(Saved entries)
↓↓↓
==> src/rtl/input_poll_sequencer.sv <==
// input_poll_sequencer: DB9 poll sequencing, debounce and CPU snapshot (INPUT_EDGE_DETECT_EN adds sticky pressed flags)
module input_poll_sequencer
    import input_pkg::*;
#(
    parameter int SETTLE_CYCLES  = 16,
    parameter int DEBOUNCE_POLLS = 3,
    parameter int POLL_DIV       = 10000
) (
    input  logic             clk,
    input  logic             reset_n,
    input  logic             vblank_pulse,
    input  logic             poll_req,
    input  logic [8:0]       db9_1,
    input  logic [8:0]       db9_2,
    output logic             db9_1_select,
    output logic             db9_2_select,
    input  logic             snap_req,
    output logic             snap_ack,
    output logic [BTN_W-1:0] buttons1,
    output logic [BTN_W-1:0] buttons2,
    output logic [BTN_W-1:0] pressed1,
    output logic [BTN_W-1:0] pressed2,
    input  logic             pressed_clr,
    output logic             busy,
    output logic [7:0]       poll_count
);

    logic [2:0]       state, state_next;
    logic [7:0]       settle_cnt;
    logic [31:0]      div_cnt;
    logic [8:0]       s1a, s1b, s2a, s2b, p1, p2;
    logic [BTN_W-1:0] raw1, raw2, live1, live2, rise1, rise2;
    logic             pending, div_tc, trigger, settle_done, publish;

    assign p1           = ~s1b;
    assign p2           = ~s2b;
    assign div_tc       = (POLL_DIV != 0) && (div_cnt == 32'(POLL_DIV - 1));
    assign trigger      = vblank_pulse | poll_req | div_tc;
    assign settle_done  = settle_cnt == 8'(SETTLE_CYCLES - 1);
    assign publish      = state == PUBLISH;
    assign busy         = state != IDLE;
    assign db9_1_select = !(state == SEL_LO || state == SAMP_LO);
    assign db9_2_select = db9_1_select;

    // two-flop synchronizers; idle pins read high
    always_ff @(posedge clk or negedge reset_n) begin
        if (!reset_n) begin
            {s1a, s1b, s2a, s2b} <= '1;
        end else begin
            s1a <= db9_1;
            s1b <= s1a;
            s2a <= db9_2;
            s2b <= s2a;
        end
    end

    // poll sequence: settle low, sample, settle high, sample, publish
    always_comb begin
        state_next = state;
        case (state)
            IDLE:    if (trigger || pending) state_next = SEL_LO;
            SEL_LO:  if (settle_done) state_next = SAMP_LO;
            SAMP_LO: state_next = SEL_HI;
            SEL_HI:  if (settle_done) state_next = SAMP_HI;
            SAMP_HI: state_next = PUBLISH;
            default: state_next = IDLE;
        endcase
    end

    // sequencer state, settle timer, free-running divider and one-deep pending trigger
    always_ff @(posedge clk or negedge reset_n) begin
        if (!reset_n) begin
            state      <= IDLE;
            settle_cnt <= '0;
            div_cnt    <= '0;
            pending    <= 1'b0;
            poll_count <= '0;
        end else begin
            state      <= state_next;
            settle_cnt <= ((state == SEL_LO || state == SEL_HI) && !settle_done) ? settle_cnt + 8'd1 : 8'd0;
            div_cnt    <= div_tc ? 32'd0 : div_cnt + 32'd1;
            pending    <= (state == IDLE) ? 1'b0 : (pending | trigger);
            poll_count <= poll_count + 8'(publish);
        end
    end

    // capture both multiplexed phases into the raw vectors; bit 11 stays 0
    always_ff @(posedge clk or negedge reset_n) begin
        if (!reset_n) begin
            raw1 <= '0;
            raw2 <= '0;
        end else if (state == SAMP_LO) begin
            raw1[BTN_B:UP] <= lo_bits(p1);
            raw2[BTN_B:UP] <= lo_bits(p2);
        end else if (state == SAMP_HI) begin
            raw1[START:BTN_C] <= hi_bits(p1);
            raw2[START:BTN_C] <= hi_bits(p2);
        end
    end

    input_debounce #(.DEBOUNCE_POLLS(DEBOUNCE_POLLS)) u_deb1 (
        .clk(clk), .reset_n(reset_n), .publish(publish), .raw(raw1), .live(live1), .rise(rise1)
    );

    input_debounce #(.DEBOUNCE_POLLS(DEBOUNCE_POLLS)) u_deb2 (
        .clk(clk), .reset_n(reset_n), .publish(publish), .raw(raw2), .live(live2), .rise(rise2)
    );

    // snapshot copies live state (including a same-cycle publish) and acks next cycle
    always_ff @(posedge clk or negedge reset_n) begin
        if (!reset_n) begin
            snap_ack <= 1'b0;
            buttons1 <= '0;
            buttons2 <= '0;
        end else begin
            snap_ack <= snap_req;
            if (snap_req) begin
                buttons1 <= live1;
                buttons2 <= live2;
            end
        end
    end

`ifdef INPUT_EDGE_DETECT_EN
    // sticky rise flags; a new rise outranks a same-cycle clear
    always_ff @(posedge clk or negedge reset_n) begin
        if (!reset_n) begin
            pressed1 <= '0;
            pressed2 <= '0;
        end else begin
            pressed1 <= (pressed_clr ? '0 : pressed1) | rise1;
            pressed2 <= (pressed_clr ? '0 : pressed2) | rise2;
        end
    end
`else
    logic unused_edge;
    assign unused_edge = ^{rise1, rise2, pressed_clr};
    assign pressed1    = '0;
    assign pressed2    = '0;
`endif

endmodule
↑↑↑
- [WORK ORDER] Return the records exactly, character for character.

- [ANSWER FOR THE TASK]
==> src/rtl/input_poll_sequencer.sv <==
// input_poll_sequencer: DB9 poll sequencing, debounce and CPU snapshot (INPUT_EDGE_DETECT_EN adds sticky pressed flags)
module input_poll_sequencer
    import input_pkg::*;
#(
    parameter int SETTLE_CYCLES  = 16,
    parameter int DEBOUNCE_POLLS = 3,
    parameter int POLL_DIV       = 10000
) (
    input  logic             clk,
    input  logic             reset_n,
    input  logic             vblank_pulse,
    input  logic             poll_req,
    input  logic [8:0]       db9_1,
    input  logic [8:0]       db9_2,
    output logic             db9_1_select,
    output logic             db9_2_select,
    input  logic             snap_req,
    output logic             snap_ack,
    output logic [BTN_W-1:0] buttons1,
    output logic [BTN_W-1:0] buttons2,
    output logic [BTN_W-1:0] pressed1,
    output logic [BTN_W-1:0] pressed2,
    input  logic             pressed_clr,
    output logic             busy,
    output logic [7:0]       poll_count
);

    logic [2:0]       state, state_next;
    logic [7:0]       settle_cnt;
    logic [31:0]      div_cnt;
    logic [8:0]       s1a, s1b, s2a, s2b, p1, p2;
    logic [BTN_W-1:0] raw1, raw2, live1, live2, rise1, rise2;
    logic             pending, div_tc, trigger, settle_done, publish;

    assign p1           = ~s1b;
    assign p2           = ~s2b;
    assign div_tc       = (POLL_DIV != 0) && (div_cnt == 32'(POLL_DIV - 1));
    assign trigger      = vblank_pulse | poll_req | div_tc;
    assign settle_done  = settle_cnt == 8'(SETTLE_CYCLES - 1);
    assign publish      = state == PUBLISH;
    assign busy         = state != IDLE;
    assign db9_1_select = !(state == SEL_LO || state == SAMP_LO);
    assign db9_2_select = db9_1_select;

    // two-flop synchronizers; idle pins read high
    always_ff @(posedge clk or negedge reset_n) begin
        if (!reset_n) begin
            {s1a, s1b, s2a, s2b} <= '1;
        end else begin
            s1a <= db9_1;
            s1b <= s1a;
            s2a <= db9_2;
            s2b <= s2a;
        end
    end

    // poll sequence: settle low, sample, settle high, sample, publish
    always_comb begin
        state_next = state;
        case (state)
            IDLE:    if (trigger || pending) state_next = SEL_LO;
            SEL_LO:  if (settle_done) state_next = SAMP_LO;
            SAMP_LO: state_next = SEL_HI;
            SEL_HI:  if (settle_done) state_next = SAMP_HI;
            SAMP_HI: state_next = PUBLISH;
            default: state_next = IDLE;
        endcase
    end

    // sequencer state, settle timer, free-running divider and one-deep pending trigger
    always_ff @(posedge clk or negedge reset_n) begin
        if (!reset_n) begin
            state      <= IDLE;
            settle_cnt <= '0;
            div_cnt    <= '0;
            pending    <= 1'b0;
            poll_count <= '0;
        end else begin
            state      <= state_next;
            settle_cnt <= ((state == SEL_LO || state == SEL_HI) && !settle_done) ? settle_cnt + 8'd1 : 8'd0;
            div_cnt    <= div_tc ? 32'd0 : div_cnt + 32'd1;
            pending    <= (state == IDLE) ? 1'b0 : (pending | trigger);
            poll_count <= poll_count + 8'(publish);
        end
    end

    // capture both multiplexed phases into the raw vectors; bit 11 stays 0
    always_ff @(posedge clk or negedge reset_n) begin
        if (!reset_n) begin
            raw1 <= '0;
            raw2 <= '0;
        end else if (state == SAMP_LO) begin
            raw1[BTN_B:UP] <= lo_bits(p1);
            raw2[BTN_B:UP] <= lo_bits(p2);
        end else if (state == SAMP_HI) begin
            raw1[START:BTN_C] <= hi_bits(p1);
            raw2[START:BTN_C] <= hi_bits(p2);
        end
    end

    input_debounce #(.DEBOUNCE_POLLS(DEBOUNCE_POLLS)) u_deb1 (
        .clk(clk), .reset_n(reset_n), .publish(publish), .raw(raw1), .live(live1), .rise(rise1)
    );

    input_debounce #(.DEBOUNCE_POLLS(DEBOUNCE_POLLS)) u_deb2 (
        .clk(clk), .reset_n(reset_n), .publish(publish), .raw(raw2), .live(live2), .rise(rise2)
    );

    // snapshot copies live state (including a same-cycle publish) and acks next cycle
    always_ff @(posedge clk or negedge reset_n) begin
        if (!reset_n) begin
            snap_ack <= 1'b0;
            buttons1 <= '0;
            buttons2 <= '0;
        end else begin
            snap_ack <= snap_req;
            if (snap_req) begin
                buttons1 <= live1;
                buttons2 <= live2;
            end
        end
    end

`ifdef INPUT_EDGE_DETECT_EN
    // sticky rise flags; a new rise outranks a same-cycle clear
    always_ff @(posedge clk or negedge reset_n) begin
        if (!reset_n) begin
            pressed1 <= '0;
            pressed2 <= '0;
        end else begin
            pressed1 <= (pressed_clr ? '0 : pressed1) | rise1;
            pressed2 <= (pressed_clr ? '0 : pressed2) | rise2;
        end
    end
`else
    logic unused_edge;
    assign unused_edge = ^{rise1, rise2, pressed_clr};
    assign pressed1    = '0;
    assign pressed2    = '0;
`endif

endmodule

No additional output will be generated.